The White House was indicating Tuesday that short-term help is on the way to Detroit automakers teetering on economic collapse after the Senate rejected an auto bailout last week.
The Bush administration has been gathering financial information from the auto companies since then and reviewing its options.
Treasury Secretary Hank Paulson told FOX News that he and other Bush administration officials are exploring the options and in the process of making a decision but declined to say when one would be reached.
"We've got some time," he said. "So we're not stalling. We're obviously moving ahead with all deliberative speed right here but we've got a little bit of time."
In Detroit, Sen. Carl Levin, D-Mich., said he expects General Motors to get $8 billion and Chrysler $7 billion from the Bush administration. He said Paulson likely would be tapped as a "car czar" to oversee restructuring of the companies.
Paulson didn't discuss this possibility with FOX News but asserted that a failure of the auto industry would not be good for the economy.
"I've said and I agree with the president said, that our economy is in a fragile state right now and failure is not a good thing," he said. "But the key thing is that any solution that there be put them on a long-term path to viability. That's absolutely critical."
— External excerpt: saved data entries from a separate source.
==> config.mk <==
export PLATFORM = sky130hd
export DESIGN_NAME = crbcc_top
export DESIGN_NICKNAME = d
export VERILOG_FILES = /design/src/hdl/crbcc_top.v
export VERILOG_INCLUDE_DIRS = /design/src /design/src/hdl
export SDC_FILE = /design/constraint.sdc
export NUM_CORES = 1
export LEC_CHECK = 0
export BUFFER_PORTS_ARGS = -buffer_cell sky130_fd_sc_hd__buf_2
export CORE_UTILIZATION = 35
export DETAILED_ROUTE_END_ITERATION = 8
export PLACE_DENSITY = 0.58
export RECOVER_POWER = 25
export SLEW_MARGIN = 15
export SYNTH_ARGS = -nofsm -noshare
export SYNTH_HDL_FRONTEND = slang
export SYNTH_SLANG_ARGS = --single-unit
==> constraint.sdc <==
create_clock -name ref_clk -period 3.5 [get_ports ref_clk]
set_input_delay 0.35 -clock ref_clk [delete_from_list [all_inputs] [get_ports ref_clk]]
set_output_delay 0.35 -clock ref_clk [all_outputs]
set_load 0.05 [all_outputs]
GM and Chrysler have said they could run out of cash within weeks without support from the government.
"An abrupt bankruptcy for autos could be devastating for the economy," Bush told reporters Monday aboard Air Force One during a surprise trip to Iraq and Afghanistan. He said they were "now in the process of working with the stakeholders on a way forward."
Bush wouldn't give a precise timetable but said, "This will not be a long process because of the economic fragility of the autos."
Vice President Dick Cheney, in an interview with talk show host Rush Limbaugh, cautioned that "if the automobile industry goes belly up now, there's a deep concern that would be a major shock to the system."
Following the defeat of a $14 billion bailout package in the Senate last week, administration officials are weighing several options. They include using money from the $700 billion financial bailout fund, known as TARP, to provide loans to the automakers or as collateral for emergency loans the automakers could get from the Federal Reserve. Bush reiterated that tapping the financial bailout fund remains an option.
Paulson told FOX News that he was disappointed by the defeat of the bailout package in the Senate, which would have pulled from funds other than TARP, which is intended to help the financial system, not manufacturers.
"That's not to say the manufacturers are not important," he said. "But that was not the purpose of the TARP. And Congress was working toward a solution and unfortunately they had to leave without coming up with one."
Paulson explained how the Bush administration would be justified in using TARP funds for the auto industry.
"The concern here is that we have a significant issue we've been dealing with and are still dealing with in terms of our financial system," he said. "And it is very important that the system be stabilized and it's very important to the overall economy. And TARP was targeted for that purpose by Congress."
House Speaker Nancy Pelosi, D-Calif., said the bailout funds were "the only recourse that they have" because of the failure to pass legislation in Congress. She said "something will have to happen imminently" but requirements for restructuring should be attached to the funds.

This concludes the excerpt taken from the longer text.